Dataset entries

== == ==

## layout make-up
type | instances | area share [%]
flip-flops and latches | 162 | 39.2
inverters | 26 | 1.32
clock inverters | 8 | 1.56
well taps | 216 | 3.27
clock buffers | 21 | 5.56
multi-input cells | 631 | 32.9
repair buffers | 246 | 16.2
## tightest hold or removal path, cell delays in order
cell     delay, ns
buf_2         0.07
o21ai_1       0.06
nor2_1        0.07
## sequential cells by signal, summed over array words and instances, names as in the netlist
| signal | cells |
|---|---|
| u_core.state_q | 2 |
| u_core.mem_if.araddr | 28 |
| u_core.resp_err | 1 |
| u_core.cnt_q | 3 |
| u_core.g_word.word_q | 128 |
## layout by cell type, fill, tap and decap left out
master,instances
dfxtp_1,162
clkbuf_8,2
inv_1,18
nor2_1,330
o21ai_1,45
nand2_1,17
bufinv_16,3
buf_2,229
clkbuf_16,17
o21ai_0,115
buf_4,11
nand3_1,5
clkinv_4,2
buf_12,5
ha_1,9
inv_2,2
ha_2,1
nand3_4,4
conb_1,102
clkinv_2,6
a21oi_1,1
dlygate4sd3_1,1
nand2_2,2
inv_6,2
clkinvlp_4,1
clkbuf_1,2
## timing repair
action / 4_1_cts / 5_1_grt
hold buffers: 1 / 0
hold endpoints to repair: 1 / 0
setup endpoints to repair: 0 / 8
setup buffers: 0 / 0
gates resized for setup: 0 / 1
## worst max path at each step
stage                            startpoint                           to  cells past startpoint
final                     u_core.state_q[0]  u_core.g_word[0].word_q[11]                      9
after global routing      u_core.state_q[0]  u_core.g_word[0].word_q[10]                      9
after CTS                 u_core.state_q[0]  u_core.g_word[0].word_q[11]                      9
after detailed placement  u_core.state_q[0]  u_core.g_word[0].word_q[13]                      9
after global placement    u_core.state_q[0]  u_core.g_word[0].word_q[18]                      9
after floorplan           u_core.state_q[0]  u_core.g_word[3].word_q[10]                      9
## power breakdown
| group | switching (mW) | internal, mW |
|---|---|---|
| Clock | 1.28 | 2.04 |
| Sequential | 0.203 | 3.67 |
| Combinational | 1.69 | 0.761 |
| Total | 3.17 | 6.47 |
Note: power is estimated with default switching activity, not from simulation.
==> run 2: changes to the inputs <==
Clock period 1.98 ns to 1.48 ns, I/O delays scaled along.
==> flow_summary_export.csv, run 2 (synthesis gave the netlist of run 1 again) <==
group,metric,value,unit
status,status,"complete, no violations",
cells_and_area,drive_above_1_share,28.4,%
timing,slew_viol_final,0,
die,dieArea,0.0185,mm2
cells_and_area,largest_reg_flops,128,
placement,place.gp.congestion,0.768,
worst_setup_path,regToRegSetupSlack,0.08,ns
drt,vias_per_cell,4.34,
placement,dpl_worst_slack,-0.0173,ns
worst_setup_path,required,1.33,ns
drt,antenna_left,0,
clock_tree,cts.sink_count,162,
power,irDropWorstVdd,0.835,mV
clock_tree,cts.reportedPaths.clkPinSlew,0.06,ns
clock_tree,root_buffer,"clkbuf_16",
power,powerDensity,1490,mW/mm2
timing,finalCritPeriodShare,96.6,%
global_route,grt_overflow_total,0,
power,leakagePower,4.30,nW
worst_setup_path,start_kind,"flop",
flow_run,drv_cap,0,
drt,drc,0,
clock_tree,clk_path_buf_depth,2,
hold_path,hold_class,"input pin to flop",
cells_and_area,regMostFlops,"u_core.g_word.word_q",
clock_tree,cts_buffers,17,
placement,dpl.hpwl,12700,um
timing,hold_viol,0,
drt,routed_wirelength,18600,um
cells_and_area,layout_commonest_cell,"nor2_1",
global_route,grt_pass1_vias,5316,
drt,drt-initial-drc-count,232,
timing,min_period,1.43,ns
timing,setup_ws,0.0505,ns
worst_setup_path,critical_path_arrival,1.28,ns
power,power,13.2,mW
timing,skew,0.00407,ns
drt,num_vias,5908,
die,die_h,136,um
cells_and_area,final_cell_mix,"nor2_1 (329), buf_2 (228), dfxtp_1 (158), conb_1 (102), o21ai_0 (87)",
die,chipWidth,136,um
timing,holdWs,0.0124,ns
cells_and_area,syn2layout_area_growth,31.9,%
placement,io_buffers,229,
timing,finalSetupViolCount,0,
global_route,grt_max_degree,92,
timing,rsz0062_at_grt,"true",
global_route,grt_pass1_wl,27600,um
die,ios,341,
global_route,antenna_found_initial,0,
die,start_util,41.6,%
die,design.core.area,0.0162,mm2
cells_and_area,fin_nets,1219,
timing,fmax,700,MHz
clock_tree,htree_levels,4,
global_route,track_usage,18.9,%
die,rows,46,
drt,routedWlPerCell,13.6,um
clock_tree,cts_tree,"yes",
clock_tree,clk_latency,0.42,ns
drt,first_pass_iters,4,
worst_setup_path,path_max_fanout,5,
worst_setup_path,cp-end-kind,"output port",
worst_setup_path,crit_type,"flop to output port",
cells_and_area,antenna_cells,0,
===== src/rtl/vga_fb_scheduler_if.sv =====
// ============================================================================
//  Module      : vga_fb_scheduler_if
//  Description : Scan position, writer handshake, RAM and colour-path signals
//                shared between the framebuffer scheduler and its neighbours.
//  Revision    : 1.0  initial release
// ============================================================================
`default_nettype none

interface vga_fb_scheduler_if #(
    parameter int DATA_W     = 6,
    parameter int FIFO_DEPTH = 4
);
    localparam int LVL_W = $clog2(FIFO_DEPTH) + 1;

    logic [9:0]        x_addr;
    logic [9:0]        y_addr;
    logic              wr_valid;
    logic              wr_ready;
    logic [7:0]        wr_x;
    logic [7:0]        wr_y;
    logic [DATA_W-1:0] wr_data;
    logic [15:0]       fb_addr;
    logic              fb_we;
    logic [DATA_W-1:0] fb_wdata;
    logic [DATA_W-1:0] fb_rdata;
    logic [DATA_W-1:0] pix_data;
    logic              pix_in_window;
    logic [LVL_W-1:0]  fifo_level;
    logic              err_oob;

    modport master (
        output x_addr, y_addr, wr_valid, wr_x, wr_y, wr_data, fb_rdata,
        input  wr_ready, fb_addr, fb_we, fb_wdata, pix_data, pix_in_window,
               fifo_level, err_oob
    );

    modport slave (
        input  x_addr, y_addr, wr_valid, wr_x, wr_y, wr_data, fb_rdata,
        output wr_ready, fb_addr, fb_we, fb_wdata, pix_data, pix_in_window,
               fifo_level, err_oob
    );
endinterface

`default_nettype wire


===== src/rtl/vga_fb_scheduler.sv =====
// ============================================================================
//  Module      : vga_fb_scheduler
//  Description : Alternates one single-port framebuffer RAM between VGA scanout
//                reads and FIFO-buffered writer pixels on a 2-cycle schedule.
//  Revision    : 1.0  initial release
// ============================================================================
`default_nettype none

module vga_fb_scheduler #(
    parameter int DATA_W     = 6,
    parameter int FIFO_DEPTH = 4,
    parameter int X_OFF      = 64,
    parameter int BORDER     = 0
) (
    input  wire logic          clock,
    input  wire logic          reset,
    vga_fb_scheduler_if.slave  bus
);

    localparam int PTR_W = $clog2(FIFO_DEPTH);
    localparam int LVL_W = PTR_W + 1;

    localparam logic [10:0]       c_X_LO   = 11'(X_OFF);
    localparam logic [10:0]       c_X_HI   = 11'(X_OFF + 512);
    localparam logic [9:0]        c_X_OFF  = 10'(X_OFF);
    localparam logic [DATA_W-1:0] c_BORDER = DATA_W'(BORDER);
    localparam logic [LVL_W-1:0]  c_FULL   = LVL_W'(FIFO_DEPTH);

    typedef enum logic [0:0] {
        PH_READ  = 1'b0,
        PH_WRITE = 1'b1
    } phase_t;

    phase_t              r_phase;
    logic [PTR_W-1:0]    r_wptr;
    logic [PTR_W-1:0]    r_rptr;
    logic [LVL_W-1:0]    r_level;
    logic                r_win_pipe;
    logic [DATA_W-1:0]   r_pix;
    logic                r_pix_win;
    logic                r_err_oob;

    logic [7:0]          r_mem_x [FIFO_DEPTH];
    logic [7:0]          r_mem_y [FIFO_DEPTH];
    logic [DATA_W-1:0]   r_mem_d [FIFO_DEPTH];

    logic                w_in_win;
    logic [9:0]          w_x_rel;
    logic [15:0]         w_scan_addr;
    logic                w_empty;
    logic                w_ready;
    logic                w_beat;
    logic                w_push;
    logic                w_oob;
    logic                w_pop;
    logic                w_fb_we;
    logic [15:0]         w_fb_addr;
    logic [DATA_W-1:0]   w_fb_wdata;
    logic                w_unused;

    // Window test done in 11 bits so X_OFF+512 cannot wrap.
    assign w_in_win    = ({1'b0, bus.x_addr} >= c_X_LO) &&
                         ({1'b0, bus.x_addr} <  c_X_HI) &&
                         (bus.y_addr < 10'd480);
    assign w_x_rel     = bus.x_addr - c_X_OFF;
    assign w_scan_addr = {bus.y_addr[8:1], w_x_rel[8:1]};
    assign w_unused    = &{1'b0, w_x_rel[9], w_x_rel[0], bus.y_addr[9], bus.y_addr[0]};

    assign w_empty = (r_level == '0);
    assign w_ready = (r_level != c_FULL);
    assign w_beat  = bus.wr_valid && w_ready;
    assign w_push  = w_beat && (bus.wr_y <  8'd240);
    assign w_oob   = w_beat && (bus.wr_y >= 8'd240);
    assign w_pop   = (r_phase == PH_WRITE) && !w_empty;

    always_comb begin
        w_fb_we    = 1'b0;
        w_fb_addr  = 16'd0;
        w_fb_wdata = '0;
        if (!reset) begin
            if (r_phase == PH_READ) begin
                if (w_in_win) begin
                    w_fb_addr = w_scan_addr;
                end
            end else if (!w_empty) begin
                w_fb_we    = 1'b1;
                w_fb_addr  = {r_mem_y[r_rptr], r_mem_x[r_rptr]};
                w_fb_wdata = r_mem_d[r_rptr];
            end
        end
    end

    // FIFO storage carries no reset; stale entries are unreachable once the pointers clear.
    always_ff @(posedge clock) begin
        if (!reset && w_push) begin
            r_mem_x[r_wptr] <= bus.wr_x;
            r_mem_y[r_wptr] <= bus.wr_y;
            r_mem_d[r_wptr] <= bus.wr_data;
        end
    end

    always_ff @(posedge clock) begin
        if (reset) begin
            r_phase    <= PH_READ;
            r_wptr     <= '0;
            r_rptr     <= '0;
            r_level    <= '0;
            r_win_pipe <= 1'b0;
            r_pix      <= c_BORDER;
            r_pix_win  <= 1'b0;
            r_err_oob  <= 1'b0;
        end else begin
            r_phase <= (r_phase == PH_READ) ? PH_WRITE : PH_READ;

            if (w_push) begin
                r_wptr <= r_wptr + 1'b1;
            end
            if (w_pop) begin
                r_rptr <= r_rptr + 1'b1;
            end
            case ({w_push, w_pop})
                2'b10:   r_level <= r_level + 1'b1;
                2'b01:   r_level <= r_level - 1'b1;
                default: r_level <= r_level;
            endcase

            // RAM data for the READ-slot address arrives during the WRITE slot.
            if (r_phase == PH_READ) begin
                r_win_pipe <= w_in_win;
            end else begin
                r_pix     <= r_win_pipe ? bus.fb_rdata : c_BORDER;
                r_pix_win <= r_win_pipe;
            end

            if (w_oob) begin
                r_err_oob <= 1'b1;
            end
        end
    end

    assign bus.wr_ready      = w_ready;
    assign bus.fb_we         = w_fb_we;
    assign bus.fb_addr       = w_fb_addr;
    assign bus.fb_wdata      = w_fb_wdata;
    assign bus.pix_data      = r_pix;
    assign bus.pix_in_window = r_pix_win;
    assign bus.fifo_level    = r_level;
    assign bus.err_oob       = r_err_oob;

endmodule

`default_nettype wire


===== src/flat_wrapper.sv =====
// flat-port wrapper written by rule: the top's interface ports become plain ports
module vga_fb_scheduler_flat 
#(
    parameter int DATA_W     = 6,
    parameter int FIFO_DEPTH = 4,
    parameter int X_OFF      = 64,
    parameter int BORDER     = 0
)
  (clock, reset, bus_x_addr, bus_y_addr, bus_wr_valid, bus_wr_x, bus_wr_y, bus_wr_data, bus_fb_rdata, bus_wr_ready, bus_fb_addr, bus_fb_we, bus_fb_wdata, bus_pix_data, bus_pix_in_window, bus_fifo_level, bus_err_oob);
  vga_fb_scheduler_if #(.DATA_W(DATA_W), .FIFO_DEPTH(FIFO_DEPTH)) bus_i ();
  input  wire logic clock;
  input  wire logic reset;
  input wire logic [$bits(bus_i.x_addr)-1:0] bus_x_addr;
  input wire logic [$bits(bus_i.y_addr)-1:0] bus_y_addr;
  input wire logic [$bits(bus_i.wr_valid)-1:0] bus_wr_valid;
  input wire logic [$bits(bus_i.wr_x)-1:0] bus_wr_x;
  input wire logic [$bits(bus_i.wr_y)-1:0] bus_wr_y;
  input wire logic [$bits(bus_i.wr_data)-1:0] bus_wr_data;
  input wire logic [$bits(bus_i.fb_rdata)-1:0] bus_fb_rdata;
  output wire logic [$bits(bus_i.wr_ready)-1:0] bus_wr_ready;
  output wire logic [$bits(bus_i.fb_addr)-1:0] bus_fb_addr;
  output wire logic [$bits(bus_i.fb_we)-1:0] bus_fb_we;
  output wire logic [$bits(bus_i.fb_wdata)-1:0] bus_fb_wdata;
  output wire logic [$bits(bus_i.pix_data)-1:0] bus_pix_data;
  output wire logic [$bits(bus_i.pix_in_window)-1:0] bus_pix_in_window;
  output wire logic [$bits(bus_i.fifo_level)-1:0] bus_fifo_level;
  output wire logic [$bits(bus_i.err_oob)-1:0] bus_err_oob;
  assign bus_i.x_addr = bus_x_addr;
  assign bus_i.y_addr = bus_y_addr;
  assign bus_i.wr_valid = bus_wr_valid;
  assign bus_i.wr_x = bus_wr_x;
  assign bus_i.wr_y = bus_wr_y;
  assign bus_i.wr_data = bus_wr_data;
  assign bus_i.fb_rdata = bus_fb_rdata;
  assign bus_wr_ready = bus_i.wr_ready;
  assign bus_fb_addr = bus_i.fb_addr;
  assign bus_fb_we = bus_i.fb_we;
  assign bus_fb_wdata = bus_i.fb_wdata;
  assign bus_pix_data = bus_i.pix_data;
  assign bus_pix_in_window = bus_i.pix_in_window;
  assign bus_fifo_level = bus_i.fifo_level;
  assign bus_err_oob = bus_i.err_oob;
  vga_fb_scheduler #(.DATA_W(DATA_W), .FIFO_DEPTH(FIFO_DEPTH), .X_OFF(X_OFF), .BORDER(BORDER)) u_core (.clock(clock), .reset(reset), .bus(bus_i));
endmodule
## config.mk

```make
export PLATFORM = sky130hd
export DESIGN_NAME = compress_handler
export DESIGN_NICKNAME = d
export VERILOG_FILES = /design/src/rtl/dcnn_io_pkg.sv /design/src/rtl/compress_handler_bit_packer.sv /design/src/rtl/compress_handler.sv
export SDC_FILE = /design/constraint.sdc
export NUM_CORES = 1
export LEC_CHECK = 0
export ABC_AREA = 1
export CAP_MARGIN = 30
export CORE_ASPECT_RATIO = 0.9
export CORE_UTILIZATION = 56
export CTS_CLUSTER_DIAMETER = 40
export DETAILED_ROUTE_END_ITERATION = 7
export GPL_ROUTABILITY_DRIVEN = 0
export PLACE_DENSITY = 0.81
export SLEW_MARGIN = 0
export SYNTH_ARGS = -nofsm -noshare
export SYNTH_HDL_FRONTEND = slang
export SYNTH_SLANG_ARGS = --single-unit
```

## constraint.sdc

```tcl
create_clock -name clk -period 2.3 [get_ports clk]
set_input_delay 0.345 -clock clk [delete_from_list [all_inputs] [get_ports clk]]
set_output_delay 0.345 -clock clk [all_outputs]
set_load 0.01 [all_outputs]
```
File: config.mk
export PLATFORM = sky130hd
export DESIGN_NAME = shift_seq_ctrl_flat
export DESIGN_NICKNAME = d
export VERILOG_FILES = /design/src/rtl/shift_seq_ctrl_pkg.sv /design/src/rtl/shift_seq_ctrl_if.sv /design/src/rtl/shift_seq_ctrl_clk_div_cnt.sv /design/src/rtl/shift_seq_ctrl.sv /design/src/flat_wrapper.sv
export SDC_FILE = /design/constraint.sdc
export NUM_CORES = 1
export LEC_CHECK = 0
export ABC_AREA = 1
export CORE_MARGIN = 2
export CORE_UTILIZATION = 52
export CTS_BUF_LIST = sky130_fd_sc_hd__clkbuf_2 sky130_fd_sc_hd__clkbuf_4 sky130_fd_sc_hd__clkbuf_8
export DETAILED_ROUTE_END_ITERATION = 6
export PLACE_DENSITY = 0.88
export SETUP_SLACK_MARGIN = 0.05
export SYNTH_ARGS = -nofsm -noshare
export SYNTH_HDL_FRONTEND = slang
export SYNTH_HIERARCHICAL = 1
export SYNTH_SLANG_ARGS = --single-unit
File: constraint.sdc
create_clock -name Clk -period 1.9 [get_ports Clk]
set_clock_uncertainty 0.05 [all_clocks]
set_input_delay 0.19 -clock Clk [delete_from_list [all_inputs] [get_ports Clk]]
set_output_delay 0.19 -clock Clk [all_outputs]
set_load 0.01 [all_outputs]
File: src/rtl/shift_seq_ctrl_pkg.sv
// Shared types and default sizing for the serial frame sequencer.
package shift_seq_ctrl_pkg;
  localparam int DEF_WIDTH   = 9;
  localparam int DEF_CLK_DIV = 4;

  typedef enum logic [1:0] {
    ST_IDLE  = 2'd0,
    ST_LOAD  = 2'd1,
    ST_SHIFT = 2'd2,
    ST_DONE  = 2'd3
  } state_e;
endpackage

File: src/rtl/shift_seq_ctrl_if.sv
// Request/serializer-control bundle between a frame client and shift_seq_ctrl.
interface shift_seq_ctrl_if
  import shift_seq_ctrl_pkg::*;
#(
  parameter int WIDTH = DEF_WIDTH
);
  logic             Start;
  logic [WIDTH-1:0] Data_In;
  logic             Abort;
  logic             Reg_Msb;
  logic             Load;
  logic             Shift_En;
  logic [WIDTH-1:0] D;
  logic             Ready;
  logic             Busy;
  logic             Done;
  logic             Sdo;
  logic             Sclk;

  modport master (
    output Start, Data_In, Abort, Reg_Msb,
    input  Load, Shift_En, D, Ready, Busy, Done, Sdo, Sclk
  );

  modport slave (
    input  Start, Data_In, Abort, Reg_Msb,
    output Load, Shift_En, D, Ready, Busy, Done, Sdo, Sclk
  );
endinterface

File: src/rtl/shift_seq_ctrl_clk_div_cnt.sv
// Serial bit-period divider: counts 0..CLK_DIV-1, flags the last count and the
// last count of the low half so the caller can register Sclk edges.
module clk_div_cnt #(
  parameter int CLK_DIV = 4
) (
  input  logic clk,
  input  logic rst_n,
  input  logic clr,
  input  logic en,
  output logic tc,
  output logic half_tc
);
  localparam int            CW        = (CLK_DIV > 2) ? $clog2(CLK_DIV) : 1;
  localparam logic [CW-1:0] LAST      = CW'(CLK_DIV - 1);
  localparam logic [CW-1:0] HALF_LAST = CW'(CLK_DIV / 2 - 1);

  logic [CW-1:0] cnt_q, cnt_d;

  assign tc      = (cnt_q == LAST);
  assign half_tc = (cnt_q == HALF_LAST);

  always_comb begin
    cnt_d = cnt_q;
    if (clr)     cnt_d = '0;
    else if (en) cnt_d = tc ? '0 : cnt_q + CW'(1);
  end

  always_ff @(posedge clk or negedge rst_n) begin
    if (!rst_n) cnt_q <= '0;
    else        cnt_q <= cnt_d;
  end
endmodule

File: src/rtl/shift_seq_ctrl.sv
// Frame sequencer driving an external parallel-load / left-shift register:
// one LOAD strobe, then WIDTH bits MSB first, each CLK_DIV clocks long.
module shift_seq_ctrl
  import shift_seq_ctrl_pkg::*;
#(
  parameter int WIDTH   = DEF_WIDTH,
  parameter int CLK_DIV = DEF_CLK_DIV
) (
  input  logic             Clk,
  input  logic             Reset_n,
  shift_seq_ctrl_if.slave  bus
);
  localparam int            BW       = (WIDTH > 1) ? $clog2(WIDTH) : 1;
  localparam logic [BW-1:0] BIT_LAST = BW'(WIDTH - 1);

  state_e           state_q, state_d;
  logic [WIDTH-1:0] hold_q, hold_d;
  logic [BW-1:0]    bit_q, bit_d;
  logic             sclk_q, sclk_d;
  logic             in_shift, last_bit, div_clr, div_tc, div_half_tc;

  assign in_shift = (state_q == ST_SHIFT);
  assign last_bit = (bit_q == BIT_LAST);
  assign div_clr  = !in_shift || bus.Abort;

  clk_div_cnt #(.CLK_DIV(CLK_DIV)) u_div (
    .clk     (Clk),
    .rst_n   (Reset_n),
    .clr     (div_clr),
    .en      (in_shift),
    .tc      (div_tc),
    .half_tc (div_half_tc)
  );

  always_comb begin
    state_d = state_q;
    hold_d  = hold_q;
    bit_d   = '0;
    sclk_d  = 1'b0;
    case (state_q)
      ST_IDLE: if (bus.Start) begin
        hold_d  = bus.Data_In;
        state_d = ST_LOAD;
      end
      ST_LOAD: state_d = ST_SHIFT;
      ST_SHIFT: begin
        bit_d  = bit_q;
        sclk_d = sclk_q | div_half_tc;
        if (div_tc) begin
          sclk_d = 1'b0;
          if (last_bit) state_d = ST_DONE;
          else          bit_d   = bit_q + BW'(1);
        end
      end
      ST_DONE: state_d = ST_IDLE;
      default: state_d = ST_IDLE;
    endcase
    // Abort wins over everything, including a Start seen in IDLE.
    if (bus.Abort) begin
      state_d = ST_IDLE;
      hold_d  = hold_q;
      bit_d   = '0;
      sclk_d  = 1'b0;
    end
  end

  always_ff @(posedge Clk or negedge Reset_n) begin
    if (!Reset_n) begin
      state_q <= ST_IDLE;
      hold_q  <= '0;
      bit_q   <= '0;
      sclk_q  <= 1'b0;
    end else begin
      state_q <= state_d;
      hold_q  <= hold_d;
      bit_q   <= bit_d;
      sclk_q  <= sclk_d;
    end
  end

  // Strobes are masked by Abort so a cancelled frame never touches the register.
  assign bus.Load     = (state_q == ST_LOAD) && !bus.Abort;
  assign bus.Shift_En = in_shift && div_tc && !last_bit && !bus.Abort;
  assign bus.Done     = (state_q == ST_DONE) && !bus.Abort;
  assign bus.Ready    = (state_q == ST_IDLE);
  assign bus.Busy     = (state_q == ST_LOAD) || in_shift;
  assign bus.D        = hold_q;
  assign bus.Sdo      = bus.Reg_Msb;
  assign bus.Sclk     = sclk_q;
endmodule

File: src/flat_wrapper.sv
// flat-port wrapper written by rule: the top's interface ports become plain ports
module shift_seq_ctrl_flat import shift_seq_ctrl_pkg::*;
#(
  parameter int WIDTH   = DEF_WIDTH,
  parameter int CLK_DIV = DEF_CLK_DIV
)
  (Clk, Reset_n, bus_Start, bus_Data_In, bus_Abort, bus_Reg_Msb, bus_Load, bus_Shift_En, bus_D, bus_Ready, bus_Busy, bus_Done, bus_Sdo, bus_Sclk);
  shift_seq_ctrl_if #(.WIDTH(WIDTH)) bus_i ();
  input  logic Clk;
  input  logic Reset_n;
  input wire logic [$bits(bus_i.Start)-1:0] bus_Start;
  input wire logic [$bits(bus_i.Data_In)-1:0] bus_Data_In;
  input wire logic [$bits(bus_i.Abort)-1:0] bus_Abort;
  input wire logic [$bits(bus_i.Reg_Msb)-1:0] bus_Reg_Msb;
  output wire logic [$bits(bus_i.Load)-1:0] bus_Load;
  output wire logic [$bits(bus_i.Shift_En)-1:0] bus_Shift_En;
  output wire logic [$bits(bus_i.D)-1:0] bus_D;
  output wire logic [$bits(bus_i.Ready)-1:0] bus_Ready;
  output wire logic [$bits(bus_i.Busy)-1:0] bus_Busy;
  output wire logic [$bits(bus_i.Done)-1:0] bus_Done;
  output wire logic [$bits(bus_i.Sdo)-1:0] bus_Sdo;
  output wire logic [$bits(bus_i.Sclk)-1:0] bus_Sclk;
  assign bus_i.Start = bus_Start;
  assign bus_i.Data_In = bus_Data_In;
  assign bus_i.Abort = bus_Abort;
  assign bus_i.Reg_Msb = bus_Reg_Msb;
  assign bus_Load = bus_i.Load;
  assign bus_Shift_En = bus_i.Shift_En;
  assign bus_D = bus_i.D;
  assign bus_Ready = bus_i.Ready;
  assign bus_Busy = bus_i.Busy;
  assign bus_Done = bus_i.Done;
  assign bus_Sdo = bus_i.Sdo;
  assign bus_Sclk = bus_i.Sclk;
  shift_seq_ctrl #(.WIDTH(WIDTH), .CLK_DIV(CLK_DIV)) u_core (.Clk(Clk), .Reset_n(Reset_n), .bus(bus_i));
endmodule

== == ==

Taking the records above as input, show every line in which the word "placement" is present.

▸ **Written solution**:
after detailed placement  u_core.state_q[0]  u_core.g_word[0].word_q[13]                      9
after global placement    u_core.state_q[0]  u_core.g_word[0].word_q[18]                      9
placement,place.gp.congestion,0.768,
placement,dpl_worst_slack,-0.0173,ns
placement,dpl.hpwl,12700,um
placement,io_buffers,229,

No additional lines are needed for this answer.